REQUIRED WORK —
Say how many lines of the records include the string "push". Nothing else belongs in the answer.
=-=-=-=-=
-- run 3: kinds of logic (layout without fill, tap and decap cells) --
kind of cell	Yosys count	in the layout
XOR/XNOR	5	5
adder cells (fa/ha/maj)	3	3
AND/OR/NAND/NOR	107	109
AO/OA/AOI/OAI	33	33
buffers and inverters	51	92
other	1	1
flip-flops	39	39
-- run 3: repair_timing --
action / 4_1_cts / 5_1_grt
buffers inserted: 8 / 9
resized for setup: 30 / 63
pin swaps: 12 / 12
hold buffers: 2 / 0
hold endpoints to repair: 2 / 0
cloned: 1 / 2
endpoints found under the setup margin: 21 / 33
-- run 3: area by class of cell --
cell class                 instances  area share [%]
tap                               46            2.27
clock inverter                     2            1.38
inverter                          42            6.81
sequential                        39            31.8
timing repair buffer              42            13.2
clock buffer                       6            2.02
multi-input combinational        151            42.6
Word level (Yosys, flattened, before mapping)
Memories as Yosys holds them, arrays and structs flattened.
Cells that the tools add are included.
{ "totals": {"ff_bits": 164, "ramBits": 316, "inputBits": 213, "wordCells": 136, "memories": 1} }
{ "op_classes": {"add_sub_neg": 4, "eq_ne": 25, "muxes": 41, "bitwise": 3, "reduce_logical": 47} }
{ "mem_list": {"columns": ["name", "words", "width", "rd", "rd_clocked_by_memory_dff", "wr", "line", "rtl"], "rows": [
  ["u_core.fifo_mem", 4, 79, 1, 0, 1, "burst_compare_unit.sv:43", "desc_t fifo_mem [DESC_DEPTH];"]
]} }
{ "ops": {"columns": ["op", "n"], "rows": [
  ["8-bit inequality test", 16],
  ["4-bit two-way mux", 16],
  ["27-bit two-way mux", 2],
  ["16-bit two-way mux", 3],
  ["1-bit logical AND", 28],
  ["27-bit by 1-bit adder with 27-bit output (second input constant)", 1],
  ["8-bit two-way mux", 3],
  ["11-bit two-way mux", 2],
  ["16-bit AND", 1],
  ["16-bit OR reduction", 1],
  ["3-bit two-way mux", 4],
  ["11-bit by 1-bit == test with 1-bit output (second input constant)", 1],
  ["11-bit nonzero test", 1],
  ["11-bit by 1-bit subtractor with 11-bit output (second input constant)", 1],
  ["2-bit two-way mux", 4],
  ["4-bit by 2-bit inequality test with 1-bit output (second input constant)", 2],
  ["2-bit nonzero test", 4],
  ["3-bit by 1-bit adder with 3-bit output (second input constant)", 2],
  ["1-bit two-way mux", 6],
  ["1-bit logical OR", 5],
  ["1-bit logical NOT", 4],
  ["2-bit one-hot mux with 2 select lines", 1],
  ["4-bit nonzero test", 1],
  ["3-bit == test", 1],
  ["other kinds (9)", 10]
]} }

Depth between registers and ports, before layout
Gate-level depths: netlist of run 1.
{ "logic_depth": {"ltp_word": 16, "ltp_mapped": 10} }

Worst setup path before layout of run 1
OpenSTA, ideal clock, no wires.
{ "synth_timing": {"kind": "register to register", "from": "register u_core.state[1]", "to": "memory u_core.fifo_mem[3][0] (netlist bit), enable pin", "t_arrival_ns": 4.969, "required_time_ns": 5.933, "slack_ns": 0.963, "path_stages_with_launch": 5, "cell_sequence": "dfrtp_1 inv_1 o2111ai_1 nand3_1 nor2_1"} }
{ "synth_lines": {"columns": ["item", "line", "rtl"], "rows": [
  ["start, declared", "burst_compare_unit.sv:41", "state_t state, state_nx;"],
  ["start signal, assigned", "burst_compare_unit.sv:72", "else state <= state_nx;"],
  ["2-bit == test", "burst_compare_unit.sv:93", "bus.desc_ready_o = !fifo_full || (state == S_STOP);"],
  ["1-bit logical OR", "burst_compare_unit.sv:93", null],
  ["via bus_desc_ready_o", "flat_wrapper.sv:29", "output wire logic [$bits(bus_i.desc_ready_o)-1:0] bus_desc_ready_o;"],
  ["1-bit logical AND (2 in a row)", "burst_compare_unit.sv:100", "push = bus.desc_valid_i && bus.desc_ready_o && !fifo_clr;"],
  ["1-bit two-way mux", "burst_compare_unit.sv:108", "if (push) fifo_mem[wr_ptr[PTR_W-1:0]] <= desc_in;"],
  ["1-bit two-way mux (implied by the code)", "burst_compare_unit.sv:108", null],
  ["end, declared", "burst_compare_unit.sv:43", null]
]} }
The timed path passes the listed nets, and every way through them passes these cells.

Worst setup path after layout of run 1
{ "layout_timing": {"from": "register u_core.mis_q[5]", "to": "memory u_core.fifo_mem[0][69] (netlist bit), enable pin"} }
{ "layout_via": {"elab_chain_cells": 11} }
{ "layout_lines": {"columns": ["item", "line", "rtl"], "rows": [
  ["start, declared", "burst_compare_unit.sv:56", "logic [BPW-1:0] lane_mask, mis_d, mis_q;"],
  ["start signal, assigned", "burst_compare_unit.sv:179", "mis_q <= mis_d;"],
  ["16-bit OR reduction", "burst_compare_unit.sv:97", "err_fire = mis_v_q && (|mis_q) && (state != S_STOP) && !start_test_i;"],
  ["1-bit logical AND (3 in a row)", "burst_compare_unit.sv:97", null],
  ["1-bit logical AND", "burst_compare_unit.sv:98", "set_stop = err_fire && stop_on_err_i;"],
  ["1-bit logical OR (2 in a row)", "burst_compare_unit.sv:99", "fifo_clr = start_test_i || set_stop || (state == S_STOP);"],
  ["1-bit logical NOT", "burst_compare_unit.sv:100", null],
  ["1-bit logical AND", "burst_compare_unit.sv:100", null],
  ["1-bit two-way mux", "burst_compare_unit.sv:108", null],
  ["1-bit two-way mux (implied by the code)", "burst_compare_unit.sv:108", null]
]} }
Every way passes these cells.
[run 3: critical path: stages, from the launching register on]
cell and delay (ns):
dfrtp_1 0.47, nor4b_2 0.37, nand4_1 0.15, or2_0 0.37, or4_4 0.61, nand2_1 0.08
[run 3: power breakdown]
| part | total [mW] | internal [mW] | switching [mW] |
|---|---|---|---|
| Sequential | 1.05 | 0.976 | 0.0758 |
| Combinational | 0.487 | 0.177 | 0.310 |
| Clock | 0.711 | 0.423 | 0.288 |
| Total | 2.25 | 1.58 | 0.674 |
## config.mk

```make
export PLATFORM = sky130hd
export DESIGN_NAME = branch_resolve_stage
export DESIGN_NICKNAME = d
export VERILOG_FILES = /design/src/rtl/branch_resolve_stage_pkg.sv /design/src/rtl/branch_resolve_stage_compare.sv /design/src/rtl/branch_resolve_stage.sv
export SDC_FILE = /design/constraint.sdc
export NUM_CORES = 1
export LEC_CHECK = 0
export BUFFER_PORTS_ARGS = -buffer_cell sky130_fd_sc_hd__buf_2
export CORE_ASPECT_RATIO = 1.25
export CORE_MARGIN = 2
export CORE_UTILIZATION = 45
export DETAILED_ROUTE_END_ITERATION = 16
export PLACE_DENSITY = 0.84
export REMOVE_ABC_BUFFERS = 1
export SLEW_MARGIN = 15
export SYNTH_ARGS = -nofsm -noshare
export SYNTH_HDL_FRONTEND = slang
export SYNTH_SLANG_ARGS = --single-unit
```

## constraint.sdc

```tcl
create_clock -name clk -period 4.1 [get_ports clk]
set_input_delay 0.205 -clock clk [delete_from_list [all_inputs] [get_ports clk]]
set_output_delay 0.205 -clock clk [all_outputs]
set_load 0.005 [all_outputs]
```

## src/rtl/branch_resolve_stage_pkg.sv

```systemverilog
// Shared constants and decode helpers for the execute-stage branch resolver.
package branch_resolve_stage_pkg;

    localparam int unsigned WORD_SIZE_DEFAULT  = 32;
    localparam logic [31:0] PC_INITIAL_DEFAULT = 32'h0000_0000;

    localparam logic [6:0] OP_BRANCH = 7'b1100011;
    localparam logic [6:0] OP_JAL    = 7'b1101111;
    localparam logic [6:0] OP_JALR   = 7'b1100111;

    typedef enum logic [2:0] {
        F3_BEQ  = 3'b000,
        F3_BNE  = 3'b001,
        F3_BLT  = 3'b100,
        F3_BGE  = 3'b101,
        F3_BLTU = 3'b110,
        F3_BGEU = 3'b111
    } funct3_e;

    typedef enum logic [1:0] {
        CT_NONE,
        CT_BRANCH,
        CT_JAL,
        CT_JALR
    } ctrl_kind_e;

    // Classify an opcode as a control transfer or not.
    function automatic ctrl_kind_e decode_ctrl(input logic [6:0] opcode);
        ctrl_kind_e kind;
        kind = CT_NONE;
        case (opcode)
            OP_BRANCH: kind = CT_BRANCH;
            OP_JAL:    kind = CT_JAL;
            OP_JALR:   kind = CT_JALR;
            default:   kind = CT_NONE;
        endcase
        return kind;
    endfunction

endpackage

```

## src/rtl/branch_resolve_stage_compare.sv

```systemverilog
// Conditional-branch comparator; purely combinational so early-branch logic can reuse it.
module branch_compare
    import branch_resolve_stage_pkg::*;
#(
    parameter int unsigned WIDTH = 32
) (
    input  logic [WIDTH-1:0] a,
    input  logic [WIDTH-1:0] b,
    input  logic [2:0]       funct3,
    output logic             taken
);

    // Evaluate the branch condition selected by funct3; undefined codes never take.
    always_comb begin
        taken = 1'b0;
        case (funct3)
            F3_BEQ:  taken = (a == b);
            F3_BNE:  taken = (a != b);
            F3_BLT:  taken = ($signed(a) <  $signed(b));
            F3_BGE:  taken = ($signed(a) >= $signed(b));
            F3_BLTU: taken = (a <  b);
            F3_BGEU: taken = (a >= b);
            default: taken = 1'b0;
        endcase
    end

endmodule

```

## src/rtl/branch_resolve_stage.sv

```systemverilog
// Execute-stage pipeline register with branch/JAL/JALR resolution, fetch redirect and statistics.
module branch_resolve_stage
    import branch_resolve_stage_pkg::*;
#(
    parameter int unsigned           WORD_SIZE  = WORD_SIZE_DEFAULT,
    parameter logic [WORD_SIZE-1:0]  PC_INITIAL = WORD_SIZE'(PC_INITIAL_DEFAULT),
    parameter int unsigned           CNT_WIDTH  = 32
) (
    input  logic                 clk,
    input  logic                 rst,
    input  logic [WORD_SIZE-1:0] InstrD,
    input  logic [WORD_SIZE-1:0] PCD,
    input  logic [WORD_SIZE-1:0] PCPlus4D,
    input  logic [WORD_SIZE-1:0] RD1D,
    input  logic [WORD_SIZE-1:0] RD2D,
    input  logic [WORD_SIZE-1:0] ImmExtD,
    input  logic                 FlushE,
    output logic                 PCSrcE,
    output logic [WORD_SIZE-1:0] PCTargetE,
    output logic                 FlushD,
    output logic [WORD_SIZE-1:0] PCPlus4E,
    output logic                 ValidE,
    output logic [CNT_WIDTH-1:0] BranchCnt,
    output logic [CNT_WIDTH-1:0] TakenCnt
);

    logic [WORD_SIZE-1:0] InstrE_q, PCE_q, PCPlus4E_q, RD1E_q, RD2E_q, ImmExtE_q;
    logic [CNT_WIDTH-1:0] BranchCnt_q, BranchCnt_d, TakenCnt_q, TakenCnt_d;

    ctrl_kind_e           kind;
    logic                 cond_taken;
    logic                 is_ctrl;
    logic [WORD_SIZE-1:0] pc_rel_sum;
    logic [WORD_SIZE-1:0] reg_rel_sum;

    branch_compare #(.WIDTH(WORD_SIZE)) u_cmp (
        .a      (RD1E_q),
        .b      (RD2E_q),
        .funct3 (InstrE_q[14:12]),
        .taken  (cond_taken)
    );

    // Decode the E instruction and form the redirect request and target.
    always_comb begin
        kind        = decode_ctrl(InstrE_q[6:0]);
        ValidE      = (InstrE_q != '0);
        pc_rel_sum  = PCE_q + ImmExtE_q;
        reg_rel_sum = RD1E_q + ImmExtE_q;
        is_ctrl     = 1'b0;
        PCSrcE      = 1'b0;
        PCTargetE   = '0;
        if (ValidE) begin
            case (kind)
                CT_BRANCH: begin
                    is_ctrl   = 1'b1;
                    PCSrcE    = cond_taken;
                    PCTargetE = pc_rel_sum;
                end
                CT_JAL: begin
                    is_ctrl   = 1'b1;
                    PCSrcE    = 1'b1;
                    PCTargetE = pc_rel_sum;
                end
                CT_JALR: begin
                    is_ctrl   = 1'b1;
                    PCSrcE    = 1'b1;
                    PCTargetE = reg_rel_sum & {{(WORD_SIZE-1){1'b1}}, 1'b0};
                end
                default: begin
                    is_ctrl   = 1'b0;
                    PCSrcE    = 1'b0;
                    PCTargetE = '0;
                end
            endcase
        end
        FlushD      = PCSrcE;
        BranchCnt_d = BranchCnt_q + (is_ctrl ? CNT_WIDTH'(1) : CNT_WIDTH'(0));
        TakenCnt_d  = TakenCnt_q  + (PCSrcE  ? CNT_WIDTH'(1) : CNT_WIDTH'(0));
    end

    // E pipeline register: a redirect or hazard flush inserts a single bubble.
    always_ff @(posedge clk or negedge rst) begin
        if (!rst) begin
            InstrE_q   <= '0;
            PCE_q      <= PC_INITIAL;
            PCPlus4E_q <= '0;
            RD1E_q     <= '0;
            RD2E_q     <= '0;
            ImmExtE_q  <= '0;
        end else if (FlushE || PCSrcE) begin
            InstrE_q   <= '0;
            PCE_q      <= '0;
            PCPlus4E_q <= '0;
            RD1E_q     <= '0;
            RD2E_q     <= '0;
            ImmExtE_q  <= '0;
        end else begin
            InstrE_q   <= InstrD;
            PCE_q      <= PCD;
            PCPlus4E_q <= PCPlus4D;
            RD1E_q     <= RD1D;
            RD2E_q     <= RD2D;
            ImmExtE_q  <= ImmExtD;
        end
    end

    // Statistics counters; wrap silently.
    always_ff @(posedge clk or negedge rst) begin
        if (!rst) begin
            BranchCnt_q <= '0;
            TakenCnt_q  <= '0;
        end else begin
            BranchCnt_q <= BranchCnt_d;
            TakenCnt_q  <= TakenCnt_d;
        end
    end

    assign PCPlus4E  = PCPlus4E_q;
    assign BranchCnt = BranchCnt_q;
    assign TakenCnt  = TakenCnt_q;

endmodule
```

==> run summary, run 1 <==
The switching part of the total was 25.7%. The share of total power dissipated in the clock network is 40.9%. The tools report the total number of nets in the final design as 2,319. The tools report the CTS root buffer as clkbuf_16.

For the overall power of the completed layout, the log shows 6.14 mW. Category of cells accounting for the largest share of critical-path delay: simple AND/OR/NAND/NOR gates. STA puts the critical path data required time at 4.55 ns.

The tool flagged a number of max-cap violations equal to 0. The die width was 159 um. On the final layout, the worst clock skew is 0.0233 ns. The combinational cell fraction of total power is 15.4%. The tools report the worst IR drop on VDD as 0.000324 V.

OpenSTA, run right after detailed placement, puts the worst setup slack at -0.187 ns. Subtracting the final worst setup slack from the clock period gives 4.22 ns. Final hold analysis gives a worst-case slack of 0.317 ns. The net switching power figure was 1.58 mW. Setup repair after global routing could not meet its margin everywhere. The tools report the worst reg2reg path endpoint as TakenCnt[30]. Among all flip-flop cells after synthesis, the most frequent one is dfrtp_1. The signal on the critical path passes through inv_1, ha_1, nand4_1, buf_4, nor4_4, nand2_2, nor3_4, nand2b_1, mux2i_1, a2111o_1, o21ai_1, buf_4, ha_4, ha_2, nand3_2, nor2_2, nand4_1, nor2_2, and2_4, nand4_1, xnor2_1.

The run gives 326 as the top-level I/O count. Path category of the worst min-delay check: in -> async. The flow ran to the end, but the final reports show violations. Summed over all cells, the static leakage comes to 10.5 nW. The core region is 0.0298 mm^2. The tools report the sort of element at the end of the critical path as a register. For this run, the slowest stage of the critical path takes 0.41 ns. The tools report the worst setup slack for register-to-register paths as -0.12 ns. The synthesized design contains 256 register bits.

Entering global routing, the biggest net connects 118 pins. The area of the die was 0.0315 mm^2; the DRC violation count after routing was 0. The arrival time at the worst endpoint was 4.66 ns; the final global-route overflow total was 0. The filler cells instantiated in the layout total 2,278.

The run gives 63 as the number of distinct library cell variants in the gate-level netlist after synthesis. The tools report the setup slack of the critical path after layout as -0.117 ns. The final setup TNS was -0.375 ns; the routability congestion estimate was 0.954.

The mean number of vias per cell was 5.23; the sequential fraction of the synthesis area was 47.3%. The first global-routing pass estimated 66.4 mm of wire. The count of port buffers added during placement came out at 325. Of all flip-flops after synthesis, the portion carrying an async set or reset was 100%.

The area growth from synthesis to layout works out to 40.9%. Most frequent standard cell in the layout excluding fill and tap cells: buf_2. In this run the remaining antenna-violating nets after routing total 0. The tools report the startpoint class of the critical path as a register.

Slew at the pin with the worst max-slew slack: 0.914 ns. Measured on the finished design, the core utilization comes to 63.9%. The H-tree depth reported by CTS is 1, and the highest attainable clock frequency is 237 MHz. The checks that failed: setup timing. The average detailed-routed wire length per instance was 17.7 um. Number of max-slew violations in the final report: 0. The total number of vias was 12,800; the fraction of power consumed by sequential logic was 43.6%.

In the final layout, the share of cells above drive strength 1 is 23.6%. The later-pin clock latency in the skew report was 0.56 ns; the area of the multi-input gates was 0.00635 mm^2. The tools report the number of global-route vias before repair as 13,300. The worst register-to-register path begins at RD2E_q[24].

The number of cells on the worst reg-to-reg path is 21. The top cell types in the final layout, fill and taps aside, are buf_2 (324), dfrtp_1 (256), inv_1 (241). The power density over cell area is 322 mW/mm^2.

Of all nets on the critical path, the largest fanout is 3. Internal power comes to 4.56 mW. The initial antenna violation count came out at 3. The cell with the biggest individual delay on the critical path was a2111o_1. By startpoint and endpoint, the worst setup path is classified as reg -> reg.

The tools report the CTS buffer count as 27. Across the whole layout, storage elements account for 0.00641 mm^2. Dividing the final minimum period by the clock period gives 103%. The initial DRC count was 950.

TritonCTS built the clock tree. The number of buffers and inverters on the critical path is 3. The warning count from the yosys run is 0, and the clock slew at the register clock pins of the worst setup and hold paths is 0.07 ns. The count of endpoints failing hold in the final timing report was 0; the half-perimeter wire length of the detailed placement result was 27.3 mm. The initial core utilization is 45.4%, and the number of search-and-repair iterations in the first detailed-routing pass is 8.

The die is 198 um tall. Counting flops with a built-in enable in the synthesized netlist gives 0. The run gives 0.0135 mm^2 as the synthesized cell area. The cell that appears most often on the critical path is nand4_1. For this block, the routed nets add up to 43.2 mm of wire.

In this run the core area contains 71 standard-cell rows. Global routing used 26.1% of the available tracks. Counting along the longest clock path gives a buffer depth of 3. Setup violations remaining at the end of the flow were counted as 7.

A synthesized cell averages 9.32 um^2. For the worst max-slew margin expressed relative to the limit, the log shows 39.1%. The run gives 256 as the number of sinks on the clock net. The tools report the number of cells produced by synthesis as 1,452.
=-=-=-=-=
ANSWER —
2